◆ **INFORMATION GIVEN**
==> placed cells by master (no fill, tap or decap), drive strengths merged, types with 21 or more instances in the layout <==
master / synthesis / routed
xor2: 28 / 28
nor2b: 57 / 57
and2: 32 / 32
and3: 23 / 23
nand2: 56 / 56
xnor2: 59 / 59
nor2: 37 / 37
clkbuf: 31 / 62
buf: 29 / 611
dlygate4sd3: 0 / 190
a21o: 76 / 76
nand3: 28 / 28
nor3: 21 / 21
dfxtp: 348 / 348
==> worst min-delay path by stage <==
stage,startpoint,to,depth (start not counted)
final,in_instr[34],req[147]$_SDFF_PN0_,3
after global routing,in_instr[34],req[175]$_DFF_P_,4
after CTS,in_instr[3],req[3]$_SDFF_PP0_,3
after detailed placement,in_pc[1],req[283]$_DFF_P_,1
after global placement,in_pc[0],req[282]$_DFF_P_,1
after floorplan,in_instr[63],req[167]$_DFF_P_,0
File: src/r5p_config.svh
////////////////////////////////////////////////////////////////////////////
// build-time sizes of the integer execution cluster
// included by the ISA package, the RTL and the testbench
////////////////////////////////////////////////////////////////////////////

`ifndef R5P_CONFIG_SVH
`define R5P_CONFIG_SVH

// data width, 32 or 64
`define R5P_XLEN 32

// parallel lanes per batch
`define R5P_LANES 4

// integer register count, x0 included
`define R5P_NREGS 32

`endif
File: src/riscv_isa_pkg.sv
////////////////////////////////////////////////////////////////////////////
// RISC-V ISA encodings, ALU control word and per-lane request/retire
// records, referenced by scoped names from every cluster module
////////////////////////////////////////////////////////////////////////////

`default_nettype none

`include "r5p_config.svh"

package riscv_isa_pkg;

// basic data types
typedef logic [`R5P_XLEN-1:0]          xlen_t;      // register width
typedef logic [$clog2(`R5P_NREGS)-1:0] reg_addr_t;  // register index
typedef logic [32-1:0]                 instr_t;     // instruction word

// major opcodes handled by the cluster
typedef enum logic [6:0] {
  OP        = 7'b0110011,
  OP_IMM    = 7'b0010011,
  OP_32     = 7'b0111011,  // RV64 only
  OP_IMM_32 = 7'b0011011,  // RV64 only
  LUI       = 7'b0110111,
  AUIPC     = 7'b0010111
} opcode_t;

// ALU input selection
typedef enum logic [1:0] {
  AI_R1_R2 = 2'd0,  // rs1, rs2
  AI_R1_IM = 2'd1,  // rs1, immediate
  AI_PC_IM = 2'd2   // pc, immediate
} ai_t;

// result type, signedness and width
typedef enum logic [1:0] {
  R_SX = 2'd0,  //   signed XLEN
  R_UX = 2'd1,  // unsigned XLEN
  R_SW = 2'd2,  //   signed word
  R_UW = 2'd3   // unsigned word
} rt_t;

// field view of the ALU operation
typedef struct packed {
  logic       f7_5;  // funct7 bit 5
  logic [2:0] f3;    // funct3
} ao_f_t;

// ALU operation {funct7[5], funct3}
typedef enum logic [3:0] {
  AO_ADD  = 4'b0_000,
  AO_SUB  = 4'b1_000,
  AO_SLL  = 4'b0_001,
  AO_SLT  = 4'b0_010,
  AO_SLTU = 4'b0_011,
  AO_XOR  = 4'b0_100,
  AO_SRL  = 4'b0_101,
  AO_SRA  = 4'b1_101,
  AO_OR   = 4'b0_110,
  AO_AND  = 4'b0_111
} ao_t;

// ALU control word
typedef struct packed {
  ai_t ai;
  ao_t ao;
  rt_t rt;
} alu_t;

// one decoded lane, decoder to ALU and writeback
typedef struct packed {
  logic      valid;     // lane enabled in a valid batch
  logic      illegal;   // not decodable, no write
  alu_t      ctl;
  xlen_t     imm;
  xlen_t     pc;        // batch pc + 4*lane
  reg_addr_t rs1_addr;
  reg_addr_t rs2_addr;
  reg_addr_t rd_addr;
} lane_req_t;

// one retired lane
typedef struct packed {
  logic      valid;
  logic      illegal;
  reg_addr_t rd_addr;
  xlen_t     data;      // ALU result
} lane_ret_t;

endpackage: riscv_isa_pkg

`default_nettype wire

File: src/r5p_alu.sv
////////////////////////////////////////////////////////////////////////////
// combinational integer ALU, one instance per cluster lane
////////////////////////////////////////////////////////////////////////////

`timescale 1ns/1ps
`default_nettype none

`include "r5p_config.svh"

module r5p_alu (
  input  riscv_isa_pkg::alu_t    ctl,  // control word
  input  logic [`R5P_XLEN-1:0]   imm,  // immediate
  input  logic [`R5P_XLEN-1:0]   pc,   // lane pc
  input  logic [`R5P_XLEN-1:0]   rs1,  // source register 1
  input  logic [`R5P_XLEN-1:0]   rs2,  // source register 2
  output logic [`R5P_XLEN-1:0]   rd    // result
);

localparam int unsigned XLEN = `R5P_XLEN;
localparam int unsigned SAW  = $clog2(XLEN);  // shift amount width

logic [XLEN-1:0]      in1;   // selected input 1
logic [XLEN-1:0]      in2;   // selected input 2
logic [XLEN:0]        op1;   // extended by one bit
logic [XLEN:0]        op2;
logic                 inv;   // subtract / compare
logic                 cmp;   // extension bit of the sum
logic [XLEN-1:0]      sum;
logic                 word;  // 32-bit op on RV64
logic [SAW-1:0]       sa;    // shift amount
logic [XLEN-1:0]      shr;   // logical right shift source
logic [XLEN-1:0]      val;   // result before word handling
riscv_isa_pkg::ao_f_t aof;

// one-bit extension by result type
function automatic logic [XLEN:0] ext(input logic [XLEN-1:0] v,
                                      input riscv_isa_pkg::rt_t rt);
  case (rt)
    riscv_isa_pkg::R_UX: ext = {1'b0, v};
    riscv_isa_pkg::R_SW: ext = (XLEN+1)'(signed'(v[31:0]));
    riscv_isa_pkg::R_UW: ext = (XLEN+1)'(v[31:0]);
    default:             ext = {v[XLEN-1], v};  // R_SX
  endcase
endfunction

// input multiplexer
always_comb begin
  case (ctl.ai)
    riscv_isa_pkg::AI_R1_IM: begin in1 = rs1; in2 = imm; end
    riscv_isa_pkg::AI_PC_IM: begin in1 = pc;  in2 = imm; end
    default:                 begin in1 = rs1; in2 = rs2; end
  endcase
end

assign aof  = ctl.ao;
assign word = (ctl.rt == riscv_isa_pkg::R_SW) || (ctl.rt == riscv_isa_pkg::R_UW);

////////////////////////////////////////////////////////////////////////////
// adder, shared by add/sub/slt/sltu
////////////////////////////////////////////////////////////////////////////

assign op1 = ext(in1, ctl.rt);
assign op2 = ext(in2, ctl.rt);

// sub and both compares take op1 - op2
assign inv = aof.f7_5 | (ctl.ao == riscv_isa_pkg::AO_SLT) | (ctl.ao == riscv_isa_pkg::AO_SLTU);

assign {cmp, sum} = op1 + (inv ? ~op2 : op2) + (XLEN+1)'(inv);  // cmp set when op1 < op2

////////////////////////////////////////////////////////////////////////////
// shifter and result select
////////////////////////////////////////////////////////////////////////////

assign sa  = word ? SAW'(in2[4:0]) : in2[SAW-1:0];  // word shifts use 5 bits
assign shr = word ? XLEN'(in1[31:0]) : in1;         // clear upper half for srlw

always_comb begin
  case (ctl.ao)
    riscv_isa_pkg::AO_ADD,
    riscv_isa_pkg::AO_SUB:  val = sum;
    riscv_isa_pkg::AO_SLT,
    riscv_isa_pkg::AO_SLTU: val = XLEN'(cmp);
    riscv_isa_pkg::AO_AND:  val = in1 & in2;
    riscv_isa_pkg::AO_OR:   val = in1 | in2;
    riscv_isa_pkg::AO_XOR:  val = in1 ^ in2;
    riscv_isa_pkg::AO_SRA:  val = XLEN'($signed(op1) >>> sa);  // op1 already sign extended
    riscv_isa_pkg::AO_SRL:  val = shr >> sa;
    riscv_isa_pkg::AO_SLL:  val = in1 << sa;
    default:                val = sum;
  endcase
end

// word results sign extended to XLEN
assign rd = word ? XLEN'(signed'(val[31:0])) : val;

// decoder only ever emits the three selections
always_comb begin
  ai_known: assert ($isunknown(ctl.ai) || ctl.ai inside {riscv_isa_pkg::AI_R1_R2,
                    riscv_isa_pkg::AI_R1_IM, riscv_isa_pkg::AI_PC_IM})
    else $error("ALU input select out of range: %0d", ctl.ai);
end

endmodule: r5p_alu

`default_nettype wire

File: config.mk
export PLATFORM = sky130hd
export DESIGN_NAME = r5p_alu
export DESIGN_NICKNAME = d
export VERILOG_FILES = /design/src/riscv_isa_pkg.sv /design/src/r5p_alu.sv
export VERILOG_INCLUDE_DIRS = /design/src
export SDC_FILE = /design/constraint.sdc
export NUM_CORES = 1
export LEC_CHECK = 0
export BUFFER_PORTS_ARGS = -buffer_cell sky130_fd_sc_hd__clkbuf_2
export CAP_MARGIN = 10
export CORE_MARGIN = 2
export CORE_UTILIZATION = 45
export DETAILED_ROUTE_END_ITERATION = 10
export PLACE_DENSITY_LB_ADDON = 0.25
export REMOVE_ABC_BUFFERS = 1
export SYNTH_ARGS = -nofsm -noshare
export SYNTH_HDL_FRONTEND = slang
export SYNTH_SLANG_ARGS = --single-unit
export TNS_END_PERCENT = 100
File: constraint.sdc
create_clock -name vclk -period 7.7
set_input_delay 1.925 -clock vclk [all_inputs]
set_output_delay 1.925 -clock vclk [all_outputs]
set_load 0.05 [all_outputs]
==> impl_metrics.py, run 1 <==
metrics = {
    "cells_and_area": {
        "fillers": 1734,
        "final_common_cell": "buf_4",
        "clock_buffers": 0,
        "final_cell_mix": "160 x buf_4, 144 x clkbuf_2, 135 x mux2i_1, 135 x nor2_1, 113 x nand2_1",
        "final_area_um2": 10600,
        "numSequentialCells": 0,
        "nets": 1688,
        "ff_latch_area_um2": 0,
        "drive_gt1_frac": 0.273,
        "fin_util": 0.598,
        "areaGrowthSynthToFinish_pct": 31.3,
    },
    "sta": {
        "fin_crit_sh": 0.985,
        "layout_setup_ws_ps": 115,
        "rsz0062_at_grt": "no",
        "fmax_mhz": 132,
        "setup-violations-final": 0,
        "min_period_ps": 7580,
        "drv_slew": 0,
        "worst_pin_slew_ps": 808,
        "hold_violations": 0,
        "slew_headroom": 0.460,
    },
    "global_route": {
        "track_usage": 0.350,
        "grt_pass1_vias": 9466,
        "grt_overflow": 0,
        "grt_pass1_wl_mm": 54.2,
        "grt_max_degree": 63,
        "antenna_found_initial": 2,
    },
    "die": {
        "core-area_um2": 17800,
        "die-area_um2": 19100,
        "chipHeight_um": 138,
        "std_cell_rows": 49,
        "initial_utilization": 0.455,
        "die_width_um": 138,
        "ioPinCount": 168,
    },
    "synthesis": {
        "netlist_instances": 1212,
        "ys_types": 69,
        "yosys_warnings": 0,
        "syn_avg_cell_area_um2": 6.68,
        "synth_seq_area_share": 0,
        "synth_area_um2": 8100,
    },
    "power": {
        "power_density_nw_per_um2": 156,
        "ir_drop_mv": 0.126,
        "power.leakage_nw": 5.23,
    },
    "detailed_routing": {
        "wirelength_mm": 35.5,
        "drcViolationCount": 0,
        "routedWlPerCell_um": 21.1,
        "vias": 10353,
        "drt_iter0_markers": 1220,
        "first_pass_iters": 5,
        "ant_nets": 0,
        "via_per_inst": 6.16,
    },
    "critical_path": {
        "slowest_delay_ps": 490,
        "arrival_ps": 5660,
        "critical_path_class": "input port to primary output",
        "critical_path.top_delay_family": "compound AO/OA/AOI/OAI gates",
        "cp-start-kind": "input port",
        "critPathMaxFanout": 4,
        "cp_cell_sequence": "clkbuf_2 > inv_2 > ha_4 > buf_4 > buf_4 > mux2_4 > xnor2_2 > ha_2 > buf_4 > nand2_2 > o41ai_4 > a2111oi_4 > o211ai_2 > a31oi_4 > o21ai_4 > mux2i_1 > o211ai_1 > clkbuf_2",
        "path_buf_inv": 6,
        "cpMostUsedCell": "buf_4",
        "cp.required_ps": 5780,
        "crit_path_top_delay_cell": "o41ai_4",
        "cp-end-kind": "primary output",
    },
    "clock_tree": {
        "post_cts_hold_buffer_count": 0,
    },
    "place": {
        "io_buffer_count": 167,
        "hpwl_mm": 28.1,
        "gp_congestion": 1.01,
        "post-place-ws_ps": -390,
        "placed_area_um2": 10400,
    },
    "status": {
        "status": "complete, no violations",
    },
    "min_path": {
        "hold_path.class": "input port to primary output",
    },
    "job": {
        "maxCapViolCount": 0,
    },
}
timing repair:
item                                    in CTS  in global routing
cloned                                       0                  0
buffers inserted                             1                 12
gates resized for setup                     16                 39
pin swaps                                    8                 13
endpoints found under the setup margin      13                 14
path summary, 6_finish.rpt:
kind   start  endpoint  depth (start not counted)
max   ctl[6]    rd[31]                         18
min   ctl[3]     rd[0]                          4
tightest hold or removal path, delay by kind of cell:
| family | cells | cell delay (ps) |
|---|---|---|
| AOI/OAI and AO/OA | 1 | 70 |
| buffers and inverters | 2 | 330 |
| and+or+nand+nor | 1 | 120 |
metrics by stage:
| step | power [mW] | setup TNS (ps) | instances | hold WS, ps |
|---|---|---|---|---|
| detailed placement | 1.57 | -2180 | 1670 | 4450 |
| global placement | 1.56 | -1850 | 1670 | 4450 |
| global route | 1.77 | 0 | 1681 | 4410 |
| finish | 1.66 | 0 | 1682 | 4380 |
| floorplan | 0.959 | -35180 | 1119 | 4390 |
| CTS | 1.60 | 0 | 1671 | 4400 |
layer usage:
layer	up-vias	GRT usage	wire, um
met5	-	0	13
met4	2	0.0671	546
met3	46	0.0378	3280
met2	524	0.559	16000
met1	4846	0.511	15700
li1	4935	-	-
final cells by class:
type               count  area, um^2  share of cell area
diodes                 1        2.50            0.000235
inverters             75         282              0.0265
multi-input cells   1044        7600               0.715
well taps            229         287              0.0270
repair buffers       333        2460               0.231
synth_stat cells, drive strengths merged (8+ instances only):
master / number / area share
a211oi: 11 / 0.012
a21o: 13 / 0.012
a21oi: 101 / 0.062
a221oi: 26 / 0.028
a22oi: 10 / 0.0093
a31oi: 23 / 0.020
and3: 11 / 0.0085
buf: 34 / 0.019
clkbuf: 59 / 0.027
ha: 97 / 0.15
inv: 74 / 0.034
mux2: 21 / 0.030
mux2i: 138 / 0.17
nand2: 114 / 0.053
nand3: 31 / 0.019
nor2: 137 / 0.064
nor3: 20 / 0.012
o211ai: 35 / 0.033
o21ai: 81 / 0.051
o221ai: 8 / 0.0087
o22ai: 14 / 0.011
xnor2: 48 / 0.052
xor2: 9 / 0.0097
power breakdown:
group          switching (mW)    internal, mW
registers                   0               0
logic                   0.976           0.684
clock network               0  0.000000000209
total                   0.976           0.684
cell families after synthesis:
| logic type | share of synthesized area |
|---|---|
| mux | 0.203 |
| simple gates | 0.180 |
| compound gates | 0.321 |
| xor+xnor | 0.0617 |
| buf+inv | 0.0816 |
| fa+ha+maj | 0.152 |
Power figures use the tool's default switching activity.
==> inputs of run 2 (changes only) <==
Settings changed: REMOVE_ABC_BUFFERS 1 to not set.
==> impl_metrics.py, run 2 (synthesis results as in run 1) <==
metrics = {
    "detailed_routing": {
        "vias": 10598,
        "drt_iter0_markers": 1400,
        "via_per_inst": 6.30,
        "wirelength_mm": 36.2,
        "drcViolationCount": 0,
        "first_pass_iters": 6,
        "routedWlPerCell_um": 21.5,
        "ant_nets": 0,
    },
    "power": {
        "power_density_nw_per_um2": 155,
        "power_mw": 1.64,
        "power.leakage_nw": 5.21,
        "ir_drop_mv": 0.131,
    },
    "place": {
        "placed_area_um2": 10400,
        "gp_congestion": 1.04,
        "post-place-ws_ps": -70.4,
        "io_buffer_count": 167,
        "hpwl_mm": 29.1,
    },
    "cells_and_area": {
        "final_cell_mix": "160 x buf_4, 150 x clkbuf_2, 137 x mux2i_1, 134 x nor2_1, 112 x nand2_1",
        "numSequentialCells": 0,
        "clock_buffers": 0,
        "nets": 1689,
        "final_area_um2": 10600,
        "fin_util": 0.595,
        "drive_gt1_frac": 0.275,
        "final_common_cell": "buf_4",
        "ff_latch_area_um2": 0,
        "antenna_cells": 0,
        "areaGrowthSynthToFinish_pct": 30.6,
    },
    "die": {
        "core-area_um2": 17800,
        "die-area_um2": 19100,
        "initial_utilization": 0.455,
        "chipHeight_um": 138,
        "die_width_um": 138,
        "ioPinCount": 168,
        "std_cell_rows": 49,
    },
    "global_route": {
        "grt_pass1_wl_mm": 54.6,
        "grt_max_degree": 63,
        "track_usage": 0.353,
        "grt_util_met3": 0.0596,
        "top_usage_layer": "met2",
        "antenna_found_initial": 1,
        "grt_pass1_vias": 9632,
        "use_met1": 0.498,
        "use_met2": 0.559,
        "grt_overflow": 0,
    },
    "critical_path": {
        "path_buf_inv": 7,
        "critPathMaxFanout": 4,
        "cp-start-kind": "input port",
        "critPathLaunch": "ctl[6]",
        "arrival_ps": 5720,
        "slowest_delay_ps": 510,
        "cp-end-kind": "primary output",
        "cp.required_ps": 5780,
        "critical_path_class": "input port to primary output",
        "cp_cell_sequence": "clkbuf_2 > inv_2 > ha_4 > buf_4 > buf_4 > mux2_4 > xnor2_4 > ha_4 > buf_4 > a21oi_4 > o21a_1 > o41ai_4 > a2111oi_4 > o211ai_2 > a31oi_4 > buf_6 > o21ai_4 > xor2_1 > a211o_1 > buf_6",
        "critical_path.top_delay_family": "compound AO/OA/AOI/OAI gates",
        "cpMostUsedCell": "buf_4",
        "crit_path_top_delay_cell": "a2111oi_4",
    },
    "sta": {
        "setup-tns-final_ps": 0,
        "fin_crit_sh": 0.993,
        "rsz0062_at_grt": "yes",
        "slew_headroom": 0.359,
        "setup-violations-final": 0,
        "worst_pin_slew_ps": 961,
        "layout_setup_ws_ps": 52.7,
        "min_period_ps": 7650,
        "fmax_mhz": 131,
        "drv_slew": 0,
        "hold_violations": 0,
    },
    "min_path": {
        "hold_start": "ctl[0]",
        "hold_depth": 5,
        "hold_path_end": "rd[0]",
        "hold_path.class": "input port to primary output",
    },
    "status": {
        "status": "complete, no violations",
    },
    "clock_tree": {
        "post_cts_hold_buffer_count": 0,
    },
    "synthesis": {
        "syn-num-nets": 1446,
    },
    "job": {
        "maxCapViolCount": 0,
    },
}
run 2: cell count changes in the layout (fill, tap and decap cells not counted), sizes merged:
cell / before / now
buf: 187 / 183
clkbuf: 146 / 151
clkinv: 1 / 2
diode: 1 / 0
inv: 74 / 73
run 2: cell type report:
cell class / instances / area, um^2
tap: 229 / 287
multi-input combinational: 1044 / 7620
inverter: 75 / 282
fill: 1750 / 7200
timing repair buffer: 334 / 2380
run 2: worst max-delay path by stage:
stage,to,slack (ps),depth (start not counted)
after global placement,rd[0],-90,19
after detailed placement,rd[30],-70,18
after global routing,rd[30],-70,20
after CTS,rd[29],10,20
after floorplan,rd[25],0.9,18
final,rd[27],50,20
run 2: repair_timing:
| item | CTS | global route |
|---|---|---|
| gates resized for setup | 4 | 32 |
| buffers inserted | 1 | 5 |
| pin swaps | 1 | 15 |
| endpoints found under the setup margin | 5 | 12 |
run 2: worst min-delay path, stage by stage:
cell	delay (ps)
clkbuf_2	130
nor2_1	70
xnor2_1	200
o21ai_2	70
buf_12	140
run 2: layer usage:
metal / routed length [um] / up-vias
li1: - / 4928
met1: 15300 / 4972
met2: 15800 / 604
met3: 3880 / 92
met4: 1190 / 2
met5: 13 / -
run 2: per-stage QoR:
stage               cells  hold slack, ps
finish               1682            4470
global route         1682            4500
CTS                  1680            4450
detailed placement   1679            4450
global placement     1679            4460
floorplan            1212            4120
run 2: where the power goes:
group | internal [mW] | switching, mW
Sequential | 0 | 0
Clock | 0 | 0
Combinational | 0.664 | 0.979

◆ **EXERCISE INSTRUCTIONS**
If a line of the material contains the word "stage", pick it out and copy it.

◆ **RESULT OF THIS TASK**
==> worst min-delay path by stage <==
stage,startpoint,to,depth (start not counted)
metrics by stage:
run 2: worst max-delay path by stage:
stage,to,slack (ps),depth (start not counted)
run 2: worst min-delay path, stage by stage:
run 2: per-stage QoR:
stage               cells  hold slack, ps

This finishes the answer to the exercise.